> Required action
Your reply should consist solely of the lines from the start of the material below through the line containing "assign tick_o = adv & (cnt_q == div_i);", reproduced exactly.

> Stored data
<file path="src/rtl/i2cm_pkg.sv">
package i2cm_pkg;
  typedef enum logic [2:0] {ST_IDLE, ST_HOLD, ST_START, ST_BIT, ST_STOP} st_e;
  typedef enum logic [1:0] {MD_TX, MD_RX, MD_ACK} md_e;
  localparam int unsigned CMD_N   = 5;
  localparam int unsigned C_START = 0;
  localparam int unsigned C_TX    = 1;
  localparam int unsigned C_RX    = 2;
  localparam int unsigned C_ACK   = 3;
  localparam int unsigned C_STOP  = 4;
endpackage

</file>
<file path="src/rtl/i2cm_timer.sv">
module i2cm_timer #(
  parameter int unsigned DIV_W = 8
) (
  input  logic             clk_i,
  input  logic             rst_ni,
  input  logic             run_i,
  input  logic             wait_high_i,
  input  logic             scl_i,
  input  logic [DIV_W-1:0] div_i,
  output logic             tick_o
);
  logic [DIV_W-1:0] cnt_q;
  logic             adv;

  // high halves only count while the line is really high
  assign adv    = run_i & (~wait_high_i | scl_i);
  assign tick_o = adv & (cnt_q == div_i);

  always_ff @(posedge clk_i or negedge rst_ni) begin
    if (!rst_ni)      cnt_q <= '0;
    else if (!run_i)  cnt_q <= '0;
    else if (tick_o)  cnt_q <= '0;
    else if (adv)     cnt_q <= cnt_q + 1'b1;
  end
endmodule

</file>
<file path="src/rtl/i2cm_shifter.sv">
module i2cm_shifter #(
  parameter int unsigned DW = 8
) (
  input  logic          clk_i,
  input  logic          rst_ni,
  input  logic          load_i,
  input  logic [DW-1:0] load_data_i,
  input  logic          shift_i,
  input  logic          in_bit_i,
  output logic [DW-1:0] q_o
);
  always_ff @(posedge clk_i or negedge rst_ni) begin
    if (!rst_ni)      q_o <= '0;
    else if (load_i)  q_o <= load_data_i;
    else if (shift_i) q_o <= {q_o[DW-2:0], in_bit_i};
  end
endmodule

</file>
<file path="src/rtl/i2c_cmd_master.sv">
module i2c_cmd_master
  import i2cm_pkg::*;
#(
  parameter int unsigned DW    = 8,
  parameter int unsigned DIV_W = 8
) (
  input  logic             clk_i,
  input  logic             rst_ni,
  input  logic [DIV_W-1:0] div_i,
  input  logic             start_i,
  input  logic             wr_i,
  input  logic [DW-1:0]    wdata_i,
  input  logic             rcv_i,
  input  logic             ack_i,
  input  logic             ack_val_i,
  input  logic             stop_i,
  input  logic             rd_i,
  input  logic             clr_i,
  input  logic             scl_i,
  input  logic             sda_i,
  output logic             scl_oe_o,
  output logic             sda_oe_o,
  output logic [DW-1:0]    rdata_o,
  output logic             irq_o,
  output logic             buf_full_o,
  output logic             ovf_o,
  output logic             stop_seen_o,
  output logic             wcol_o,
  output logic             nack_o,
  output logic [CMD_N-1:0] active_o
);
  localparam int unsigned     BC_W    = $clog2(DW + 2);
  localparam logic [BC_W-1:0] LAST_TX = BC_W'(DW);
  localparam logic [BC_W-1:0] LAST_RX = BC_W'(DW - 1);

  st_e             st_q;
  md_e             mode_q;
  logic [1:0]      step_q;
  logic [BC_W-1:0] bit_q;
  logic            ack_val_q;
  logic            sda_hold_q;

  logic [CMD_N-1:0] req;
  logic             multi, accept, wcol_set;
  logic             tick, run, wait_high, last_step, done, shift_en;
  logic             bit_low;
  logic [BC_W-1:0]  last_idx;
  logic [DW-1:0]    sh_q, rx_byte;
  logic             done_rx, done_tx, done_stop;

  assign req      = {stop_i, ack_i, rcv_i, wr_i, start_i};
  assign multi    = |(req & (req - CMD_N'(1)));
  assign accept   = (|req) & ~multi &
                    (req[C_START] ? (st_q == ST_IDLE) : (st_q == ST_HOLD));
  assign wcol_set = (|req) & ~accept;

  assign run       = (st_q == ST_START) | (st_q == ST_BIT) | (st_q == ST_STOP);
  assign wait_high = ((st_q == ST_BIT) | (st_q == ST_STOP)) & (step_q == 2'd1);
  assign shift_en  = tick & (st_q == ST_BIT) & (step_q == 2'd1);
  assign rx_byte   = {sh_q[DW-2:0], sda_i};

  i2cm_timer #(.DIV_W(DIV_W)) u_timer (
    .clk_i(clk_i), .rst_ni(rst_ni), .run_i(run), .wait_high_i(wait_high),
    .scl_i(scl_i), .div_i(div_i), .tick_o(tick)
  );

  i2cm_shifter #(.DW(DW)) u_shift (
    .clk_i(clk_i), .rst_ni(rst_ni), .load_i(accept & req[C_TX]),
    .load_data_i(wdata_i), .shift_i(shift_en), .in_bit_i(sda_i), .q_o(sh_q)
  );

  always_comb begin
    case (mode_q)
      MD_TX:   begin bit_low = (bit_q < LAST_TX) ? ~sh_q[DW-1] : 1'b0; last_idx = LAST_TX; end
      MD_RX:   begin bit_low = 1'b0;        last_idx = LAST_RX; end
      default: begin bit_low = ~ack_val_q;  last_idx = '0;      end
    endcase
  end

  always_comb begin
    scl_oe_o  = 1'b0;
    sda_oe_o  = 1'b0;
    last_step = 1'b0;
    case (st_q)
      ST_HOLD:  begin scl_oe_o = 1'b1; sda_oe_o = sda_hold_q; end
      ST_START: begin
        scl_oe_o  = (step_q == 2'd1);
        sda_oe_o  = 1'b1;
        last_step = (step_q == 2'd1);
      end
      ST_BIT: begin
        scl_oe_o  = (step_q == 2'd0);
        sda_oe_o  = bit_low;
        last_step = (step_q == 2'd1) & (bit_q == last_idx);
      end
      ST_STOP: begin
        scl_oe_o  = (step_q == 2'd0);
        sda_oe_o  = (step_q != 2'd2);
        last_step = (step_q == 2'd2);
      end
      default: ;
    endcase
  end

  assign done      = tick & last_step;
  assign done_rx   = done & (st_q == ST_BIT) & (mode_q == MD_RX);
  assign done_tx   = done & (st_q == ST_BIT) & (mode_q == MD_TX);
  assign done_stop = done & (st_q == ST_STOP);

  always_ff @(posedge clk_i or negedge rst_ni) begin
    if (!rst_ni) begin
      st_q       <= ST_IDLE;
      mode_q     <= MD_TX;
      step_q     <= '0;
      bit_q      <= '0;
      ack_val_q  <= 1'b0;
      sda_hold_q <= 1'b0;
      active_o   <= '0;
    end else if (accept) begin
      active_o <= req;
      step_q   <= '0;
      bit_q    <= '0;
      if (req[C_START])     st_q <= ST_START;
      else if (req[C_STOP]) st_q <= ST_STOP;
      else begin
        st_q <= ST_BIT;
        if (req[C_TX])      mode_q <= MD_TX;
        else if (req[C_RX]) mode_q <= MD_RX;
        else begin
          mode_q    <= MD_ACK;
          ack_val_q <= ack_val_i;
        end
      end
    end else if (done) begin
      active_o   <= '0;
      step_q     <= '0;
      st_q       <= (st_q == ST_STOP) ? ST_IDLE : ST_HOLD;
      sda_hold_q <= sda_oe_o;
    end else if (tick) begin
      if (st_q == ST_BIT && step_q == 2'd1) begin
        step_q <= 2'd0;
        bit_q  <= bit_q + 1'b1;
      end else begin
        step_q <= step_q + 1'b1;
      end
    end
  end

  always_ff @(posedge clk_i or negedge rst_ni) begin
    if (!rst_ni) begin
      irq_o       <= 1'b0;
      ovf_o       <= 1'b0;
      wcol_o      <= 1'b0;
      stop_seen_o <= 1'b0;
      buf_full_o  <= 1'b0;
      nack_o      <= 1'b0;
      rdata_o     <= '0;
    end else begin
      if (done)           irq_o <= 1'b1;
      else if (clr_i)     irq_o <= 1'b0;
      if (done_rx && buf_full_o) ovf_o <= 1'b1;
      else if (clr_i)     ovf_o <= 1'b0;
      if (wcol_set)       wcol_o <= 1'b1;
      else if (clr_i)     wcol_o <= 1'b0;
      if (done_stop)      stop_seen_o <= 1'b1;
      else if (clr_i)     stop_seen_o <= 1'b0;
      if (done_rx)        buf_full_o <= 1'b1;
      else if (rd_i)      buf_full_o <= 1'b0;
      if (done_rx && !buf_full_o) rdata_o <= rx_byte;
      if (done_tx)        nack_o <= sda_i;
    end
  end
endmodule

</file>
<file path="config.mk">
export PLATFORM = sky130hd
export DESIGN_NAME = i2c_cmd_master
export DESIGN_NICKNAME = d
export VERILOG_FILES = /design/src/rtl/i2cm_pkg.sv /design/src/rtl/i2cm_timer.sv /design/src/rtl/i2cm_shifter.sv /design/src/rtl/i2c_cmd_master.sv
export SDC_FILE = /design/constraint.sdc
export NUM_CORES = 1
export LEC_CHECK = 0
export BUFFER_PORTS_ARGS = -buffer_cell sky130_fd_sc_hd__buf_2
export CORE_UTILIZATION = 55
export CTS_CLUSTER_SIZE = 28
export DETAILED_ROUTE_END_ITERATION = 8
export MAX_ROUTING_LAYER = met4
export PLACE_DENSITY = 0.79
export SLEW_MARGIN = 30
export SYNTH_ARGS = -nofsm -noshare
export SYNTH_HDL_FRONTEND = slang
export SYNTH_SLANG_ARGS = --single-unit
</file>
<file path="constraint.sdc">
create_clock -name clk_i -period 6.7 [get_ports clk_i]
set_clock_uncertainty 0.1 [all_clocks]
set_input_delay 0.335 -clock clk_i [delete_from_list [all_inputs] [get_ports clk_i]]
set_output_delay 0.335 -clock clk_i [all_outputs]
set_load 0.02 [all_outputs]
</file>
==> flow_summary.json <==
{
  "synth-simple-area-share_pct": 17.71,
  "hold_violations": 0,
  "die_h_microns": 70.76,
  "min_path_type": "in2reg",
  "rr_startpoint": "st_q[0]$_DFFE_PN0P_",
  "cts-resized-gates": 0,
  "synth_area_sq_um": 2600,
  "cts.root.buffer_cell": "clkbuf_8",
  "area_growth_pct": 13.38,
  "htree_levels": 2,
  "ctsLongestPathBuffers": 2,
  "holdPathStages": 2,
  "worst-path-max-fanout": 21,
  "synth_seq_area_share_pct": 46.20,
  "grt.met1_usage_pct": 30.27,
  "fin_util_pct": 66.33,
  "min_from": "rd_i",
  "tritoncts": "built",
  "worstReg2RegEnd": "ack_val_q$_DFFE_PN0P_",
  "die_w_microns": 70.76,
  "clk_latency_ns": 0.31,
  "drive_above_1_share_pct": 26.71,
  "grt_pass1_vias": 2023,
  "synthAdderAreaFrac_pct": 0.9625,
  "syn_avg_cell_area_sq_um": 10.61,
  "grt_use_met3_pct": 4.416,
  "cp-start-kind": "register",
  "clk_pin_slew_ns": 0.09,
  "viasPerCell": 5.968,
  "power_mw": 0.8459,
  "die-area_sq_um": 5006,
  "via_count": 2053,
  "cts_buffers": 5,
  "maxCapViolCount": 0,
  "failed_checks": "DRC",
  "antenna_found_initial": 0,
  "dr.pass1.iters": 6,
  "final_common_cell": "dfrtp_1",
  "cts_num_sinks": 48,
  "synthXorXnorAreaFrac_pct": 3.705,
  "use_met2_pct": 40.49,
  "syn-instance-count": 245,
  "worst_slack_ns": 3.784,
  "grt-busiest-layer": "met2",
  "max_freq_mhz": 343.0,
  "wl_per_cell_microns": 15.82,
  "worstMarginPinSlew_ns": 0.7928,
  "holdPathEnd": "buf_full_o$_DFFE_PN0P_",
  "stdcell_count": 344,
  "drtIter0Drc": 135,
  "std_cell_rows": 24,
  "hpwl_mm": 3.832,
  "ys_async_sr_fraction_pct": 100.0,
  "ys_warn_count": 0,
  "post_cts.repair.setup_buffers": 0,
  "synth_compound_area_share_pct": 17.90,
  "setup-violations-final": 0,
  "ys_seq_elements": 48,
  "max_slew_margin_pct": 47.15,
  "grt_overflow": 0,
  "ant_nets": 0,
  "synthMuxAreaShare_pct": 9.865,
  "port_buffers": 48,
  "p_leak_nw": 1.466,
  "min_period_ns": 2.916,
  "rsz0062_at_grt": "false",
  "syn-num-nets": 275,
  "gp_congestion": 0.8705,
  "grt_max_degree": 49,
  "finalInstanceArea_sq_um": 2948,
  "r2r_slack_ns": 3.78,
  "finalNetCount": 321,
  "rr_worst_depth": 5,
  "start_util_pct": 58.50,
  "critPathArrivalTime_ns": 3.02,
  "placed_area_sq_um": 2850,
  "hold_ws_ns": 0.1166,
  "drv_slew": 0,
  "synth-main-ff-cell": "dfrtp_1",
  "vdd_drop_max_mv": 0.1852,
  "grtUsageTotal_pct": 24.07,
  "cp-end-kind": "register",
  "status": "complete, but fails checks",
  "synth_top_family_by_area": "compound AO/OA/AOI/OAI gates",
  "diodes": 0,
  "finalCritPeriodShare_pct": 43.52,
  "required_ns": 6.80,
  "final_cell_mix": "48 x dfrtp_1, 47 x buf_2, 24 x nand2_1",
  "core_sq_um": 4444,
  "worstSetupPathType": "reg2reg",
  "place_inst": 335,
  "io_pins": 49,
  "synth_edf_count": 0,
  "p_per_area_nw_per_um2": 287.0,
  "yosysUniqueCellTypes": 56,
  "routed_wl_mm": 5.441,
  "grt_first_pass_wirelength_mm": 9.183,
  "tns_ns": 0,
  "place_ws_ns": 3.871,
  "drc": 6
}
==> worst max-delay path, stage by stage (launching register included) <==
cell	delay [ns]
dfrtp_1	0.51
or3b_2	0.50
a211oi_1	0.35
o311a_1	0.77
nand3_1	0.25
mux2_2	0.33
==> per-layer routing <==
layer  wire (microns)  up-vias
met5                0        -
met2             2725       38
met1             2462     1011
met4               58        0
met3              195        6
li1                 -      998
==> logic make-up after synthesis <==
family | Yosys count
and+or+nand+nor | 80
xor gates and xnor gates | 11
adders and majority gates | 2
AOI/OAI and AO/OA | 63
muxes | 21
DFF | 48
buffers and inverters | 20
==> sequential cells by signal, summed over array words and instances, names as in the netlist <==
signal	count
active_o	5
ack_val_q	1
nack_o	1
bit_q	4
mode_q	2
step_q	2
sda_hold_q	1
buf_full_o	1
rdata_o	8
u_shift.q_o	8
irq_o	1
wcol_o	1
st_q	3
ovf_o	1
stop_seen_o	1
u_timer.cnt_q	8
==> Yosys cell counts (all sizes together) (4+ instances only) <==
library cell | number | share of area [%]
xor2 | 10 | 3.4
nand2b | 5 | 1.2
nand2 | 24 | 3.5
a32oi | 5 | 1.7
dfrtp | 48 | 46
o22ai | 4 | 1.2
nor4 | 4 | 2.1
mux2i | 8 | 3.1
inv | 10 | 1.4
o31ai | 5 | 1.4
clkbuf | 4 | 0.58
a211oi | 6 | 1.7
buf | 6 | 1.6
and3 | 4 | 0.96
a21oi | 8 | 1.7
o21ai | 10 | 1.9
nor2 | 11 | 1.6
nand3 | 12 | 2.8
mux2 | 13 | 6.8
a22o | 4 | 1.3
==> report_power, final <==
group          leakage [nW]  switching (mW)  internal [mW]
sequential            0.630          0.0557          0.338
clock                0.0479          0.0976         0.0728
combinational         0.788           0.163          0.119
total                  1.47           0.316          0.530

> Answer for this exercise
<file path="src/rtl/i2cm_pkg.sv">
package i2cm_pkg;
  typedef enum logic [2:0] {ST_IDLE, ST_HOLD, ST_START, ST_BIT, ST_STOP} st_e;
  typedef enum logic [1:0] {MD_TX, MD_RX, MD_ACK} md_e;
  localparam int unsigned CMD_N   = 5;
  localparam int unsigned C_START = 0;
  localparam int unsigned C_TX    = 1;
  localparam int unsigned C_RX    = 2;
  localparam int unsigned C_ACK   = 3;
  localparam int unsigned C_STOP  = 4;
endpackage

</file>
<file path="src/rtl/i2cm_timer.sv">
module i2cm_timer #(
  parameter int unsigned DIV_W = 8
) (
  input  logic             clk_i,
  input  logic             rst_ni,
  input  logic             run_i,
  input  logic             wait_high_i,
  input  logic             scl_i,
  input  logic [DIV_W-1:0] div_i,
  output logic             tick_o
);
  logic [DIV_W-1:0] cnt_q;
  logic             adv;

  // high halves only count while the line is really high
  assign adv    = run_i & (~wait_high_i | scl_i);
  assign tick_o = adv & (cnt_q == div_i);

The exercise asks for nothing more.